When Franz Vranitzky did establish a Ministry of Labor and Social Affairs (Bundesministerium für Arbeits und Soziales) in 1987 by extending and renaming the existing Ministry of Social Affairs, the move was a consequence of the decay of the postwar system. The Wirtschaftswunder years were over. Austria's nationalized heavy industries were in trouble. Some of the country's largest employers were in danger; the credibility of the Sozialpartnerschaft was suffering. At the same time, Austria's party landscape was changing: the combined vote share of Social Democrats and People's Party was declining; parliamentarism was becoming more vigorous and assertive.

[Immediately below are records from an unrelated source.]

===== src/rtl/game_flow_sequencer.sv =====
// Frame-synchronous game screen/state controller; commits screen changes only at end-of-frame.
// Optional fade-in on every transition when SCREEN_FADE_EN is defined (else fade_level is fixed at 15).
module game_flow_sequencer #(
  parameter int FRAME_Y      = 481,
  parameter int DWELL_FRAMES = 120,
  parameter int FADE_STEP    = 2
) (
  input  logic        clk_100MHz,
  input  logic        reset,
  input  logic        p_tick,
  input  logic [9:0]  x,
  input  logic [9:0]  y,
  input  logic        game_start,
  input  logic        pause,
  input  logic        win,
  input  logic        game_over,
  output logic [1:0]  screen_sel,
  output logic        game_freeze,
  output logic        game_clear,
  output logic        frame_tick,
  output logic [1:0]  frame_counter,
  output logic [27:0] frame_count,
  output logic [3:0]  fade_level
);

  localparam logic [1:0] TITLE   = 2'b00;
  localparam logic [1:0] PLAYING = 2'b01;
  localparam logic [1:0] WIN     = 2'b10;
  localparam logic [1:0] OVER    = 2'b11;

  localparam int DW = $clog2(DWELL_FRAMES + 1);
  localparam logic [DW-1:0] DWELL_MAX = DW'(DWELL_FRAMES);

  logic [1:0]    state, next_state;
  logic          start_meta, game_start_s;
  logic          pause_meta, pause_s;
  logic          pending_win, pending_over;
  logic [DW-1:0] dwell;
  logic          frame_end;
  logic          commit;
  logic          win_any, over_any;

  assign screen_sel = state;
  assign frame_end  = p_tick && (y == 10'(FRAME_Y)) && (x == 10'd0);
  assign win_any    = pending_win  || win;
  assign over_any   = pending_over || game_over;

  always_ff @(posedge clk_100MHz or posedge reset) begin
    if (reset) begin
      start_meta   <= 1'b0;
      game_start_s <= 1'b0;
      pause_meta   <= 1'b0;
      pause_s      <= 1'b0;
    end else begin
      start_meta   <= game_start;
      game_start_s <= start_meta;
      pause_meta   <= pause;
      pause_s      <= pause_meta;
    end
  end

  always_comb begin
    next_state = state;
    case (state)
      TITLE: begin
        if (game_start_s) next_state = PLAYING;
      end
      PLAYING: begin
        // Win outranks loss and abort when they land on the same commit edge.
        if (win_any)            next_state = WIN;
        else if (over_any)      next_state = OVER;
        else if (!game_start_s) next_state = TITLE;
      end
      default: begin
        if ((dwell >= DWELL_MAX) && !game_start_s) next_state = TITLE;
      end
    endcase
  end

  assign commit = frame_end && (next_state != state);

  always_ff @(posedge clk_100MHz or posedge reset) begin
    if (reset) begin
      state        <= TITLE;
      game_freeze  <= 1'b1;
      game_clear   <= 1'b0;
      frame_tick   <= 1'b0;
      pending_win  <= 1'b0;
      pending_over <= 1'b0;
      dwell        <= '0;
    end else begin
      frame_tick <= frame_end;
      game_clear <= commit && (next_state == PLAYING);
      if (commit) begin
        state       <= next_state;
        game_freeze <= (next_state != PLAYING) || pause_s;
      end else begin
        game_freeze <= (state != PLAYING) || pause_s;
      end

      if (commit) begin
        pending_win  <= 1'b0;
        pending_over <= 1'b0;
      end else if (state == PLAYING) begin
        pending_win  <= pending_win  || win;
        pending_over <= pending_over || game_over;
      end

      if (commit && ((next_state == WIN) || (next_state == OVER))) begin
        dwell <= '0;
      end else if (frame_end && ((state == WIN) || (state == OVER)) && (dwell < DWELL_MAX)) begin
        dwell <= dwell + 1'b1;
      end
    end
  end

  always_ff @(posedge clk_100MHz or posedge reset) begin
    if (reset) begin
      frame_counter <= 2'd0;
      frame_count   <= 28'd0;
    end else begin
      frame_count <= frame_count + 28'd1;
      if (frame_end) frame_counter <= frame_counter + 2'd1;
    end
  end

`ifdef SCREEN_FADE_EN
  localparam int FW = (FADE_STEP > 1) ? $clog2(FADE_STEP) : 1;
  localparam logic [FW-1:0] FADE_LAST = FW'(FADE_STEP - 1);

  logic [FW-1:0] fade_div;

  always_ff @(posedge clk_100MHz or posedge reset) begin
    if (reset) begin
      fade_level <= 4'hF;
      fade_div   <= '0;
    end else if (commit) begin
      fade_level <= 4'h0;
      fade_div   <= '0;
    end else if (frame_end) begin
      if (fade_div == FADE_LAST) begin
        fade_div <= '0;
        if (fade_level != 4'hF) fade_level <= fade_level + 4'h1;
      end else begin
        fade_div <= fade_div + 1'b1;
      end
    end
  end
`else
  assign fade_level = 4'hF;
`endif

endmodule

It was clear that future cabinets were going to have to take charge of employment policy and workers' welfare more directly and with more parliamentary accountability.

In 1997, the Klima cabinet dissolved the Ministry of Health and Consumer Protection and transferred its responsibilities in matters of health care to what was now called the Ministry of Labor, Health, and Social Affairs (Bundesministerium für Arbeit, Gesundheit und Soziales). The Chancellery was put in charge of consumer protection.

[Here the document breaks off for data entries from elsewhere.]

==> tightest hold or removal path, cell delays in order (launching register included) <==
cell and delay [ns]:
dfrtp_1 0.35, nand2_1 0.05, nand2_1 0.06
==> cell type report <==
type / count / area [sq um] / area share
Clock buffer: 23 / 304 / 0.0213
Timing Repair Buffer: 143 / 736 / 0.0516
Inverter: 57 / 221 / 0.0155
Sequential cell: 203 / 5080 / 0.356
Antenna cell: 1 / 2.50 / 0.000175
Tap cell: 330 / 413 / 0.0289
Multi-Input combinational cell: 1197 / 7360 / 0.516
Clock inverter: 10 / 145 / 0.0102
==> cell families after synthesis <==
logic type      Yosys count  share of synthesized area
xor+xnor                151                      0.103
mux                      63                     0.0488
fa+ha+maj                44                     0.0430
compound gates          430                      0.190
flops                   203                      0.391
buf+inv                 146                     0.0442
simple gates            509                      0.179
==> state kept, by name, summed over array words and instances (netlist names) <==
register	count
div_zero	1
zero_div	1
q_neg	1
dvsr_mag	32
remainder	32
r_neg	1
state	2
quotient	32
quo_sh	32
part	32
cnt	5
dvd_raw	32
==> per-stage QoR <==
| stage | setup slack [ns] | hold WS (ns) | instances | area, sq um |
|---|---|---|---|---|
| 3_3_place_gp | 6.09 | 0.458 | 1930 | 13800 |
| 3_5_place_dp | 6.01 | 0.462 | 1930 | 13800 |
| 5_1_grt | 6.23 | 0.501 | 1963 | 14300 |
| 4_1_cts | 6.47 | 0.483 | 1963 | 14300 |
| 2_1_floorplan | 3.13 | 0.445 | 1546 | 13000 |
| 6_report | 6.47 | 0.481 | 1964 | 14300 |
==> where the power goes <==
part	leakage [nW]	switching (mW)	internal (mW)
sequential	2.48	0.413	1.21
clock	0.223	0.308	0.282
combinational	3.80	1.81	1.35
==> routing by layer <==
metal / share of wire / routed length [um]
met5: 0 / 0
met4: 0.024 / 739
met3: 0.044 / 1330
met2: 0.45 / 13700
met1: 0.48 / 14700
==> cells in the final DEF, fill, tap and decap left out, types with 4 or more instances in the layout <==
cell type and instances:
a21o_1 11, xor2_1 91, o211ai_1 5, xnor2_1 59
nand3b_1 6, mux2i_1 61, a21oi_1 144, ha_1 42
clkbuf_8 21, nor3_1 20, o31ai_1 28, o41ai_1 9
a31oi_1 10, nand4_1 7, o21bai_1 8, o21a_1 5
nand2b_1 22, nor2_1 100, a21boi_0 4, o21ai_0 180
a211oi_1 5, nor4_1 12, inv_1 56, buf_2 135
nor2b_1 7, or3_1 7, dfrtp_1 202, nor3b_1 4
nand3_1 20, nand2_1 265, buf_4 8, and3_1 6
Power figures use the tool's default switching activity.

A few years and one election later, in 2003, the Schüssel I cabinet split the Ministry into three: Labor was attached to the Ministry of Economy. Social Affairs became a ministry in its own right again; Health became a standalone ministry as well. The new Ministry of Health was also in charge of family affairs; the Ministry of Social Affairs took back consumer protection from the Chancellery. A few years later, in 2009, responsibilities were shuffled again: the Faymann cabinet removed labor affairs from the Ministry of Economy, creating an independent Ministry of Labor once again; Labor then absorbed Social Affairs.

In 2018, the Ministry also absorbed the Ministry of Health. On 29 January 2020, it was renamed Federal Ministry of Social Affairs, Health, Care and Consumer Protection.

== Structure ==

As of May 2018, the ministry consists of the Minister and his personal staff (Kabinett), the office of the director general (Generalsekretär), and ten numbered regular departments (Sektionen):
- Presidium, support, IT (Präsidialangelegenheiten, Supportfunktionen, IT)
- Social insurance (Sozialversicherung)
- Consumer protection (Konsumentenschutz)
- Nursing care insurance, disabilities matters, benefits policy (Pflegevorsorge, Behinderten-, Versorgungs- und Sozialhilfeangelegenheiten)
- European and international policy outlook (Europäische, internationale und sozialpolitische Grundsatzfragen)
- Labor market (Arbeitsmarkt)
- Employment law and employment law enforcement (Arbeitsrecht und Zentral-Arbeitsinspektorat)
- Health care (Gesundheitssystem)
- Patients' rights and health care consumer protection (Recht und Gesundheitlicher VerbraucherInnenschutz)
- Public health and medical matters (Öffentliche Gesundheit und medizinische Angelegenheiten)

The Minister and his staff are political appointees; the director general and the section heads are career civil servants.